Abstract

Justice is a complex, elusive and essentially contested concept intimately bound up with context-specific history and culture, finding a diversity of forms and expressions across the globe. Yet that diversity has not always been readily apparent in transitional justice initiatives intended to address legacies of large-scale human rights abuses. In recent years, there has been an increasing interest in the possibilities of using ‘local,’ ‘traditional,’ or ‘non-Western’ modalities of dispute resolution, reconciliation, truth telling and retributive justice to address legacies of abuse. While the use of these tradition-based initiatives has at times been innovative and held out some promise of increased effectiveness and perceived legitimacy, it has also generated many controversies.

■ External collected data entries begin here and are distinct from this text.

--- /design/flow/constraint.sdc ---
current_design M_W_reg

set clk_period 1.0
set clk_io_pct 0.2

create_clock -name clk0 -period $clk_period [get_ports {clk}]

set non_clock_inputs [all_inputs -no_clocks]
set_input_delay [expr $clk_period * $clk_io_pct] -clock clk0 $non_clock_inputs
set_output_delay [expr $clk_period * $clk_io_pct] -clock clk0 [all_outputs]
--- /design/flow/run.sh ---
#!/bin/bash
# OpenROAD 26Q1-2900-gdf79404cd8, Yosys 0.63+post, stock flow scripts
make -C /OpenROAD-flow-scripts/flow DESIGN_CONFIG=/design/flow/config.mk WORK_HOME=/design/flow/orfs finish
--- /design/flow/config.mk ---
export PLATFORM = sky130hd
export DESIGN_NAME = M_W_reg
export DESIGN_NICKNAME = M_W_reg
export VERILOG_FILES = /design/flow/design.v
export SDC_FILE = /design/flow/constraint.sdc
export NUM_CORES = 4
export LEC_CHECK = 1
export CORE_UTILIZATION = 40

For example, local or traditional justice and reconciliation practices may clash with international human rights standards; they may be ill adapted for the context of mass atrocities that spill over porous borders of culture and the nation state; they may be imposed on local communities much like any other post-conflict justice initiative; and they are often filtered through the prism of local politics and historic power disparities, creating the potential to be more repressive than emancipatory. This chapter will explore the general promises and pitfalls of such tradition-based initiatives, using experiences from Rwanda, Uganda and East Timor as examples. I argue that we must be careful not to romanticize local justice; yet at the same time, transitional justice scholars, practitioners, and policy makers ignore local preferences and conceptions of justice at their own peril. While greater use of local modalities of justice will require a fairly robust ‘margin of appreciation’ and acceptance of a degree of legal pluralism that may make some international human rights lawyers uncomfortable, striking a better balance between global and local modalities of justice is ultimately required if we are to make transitional justice into more of a true global project.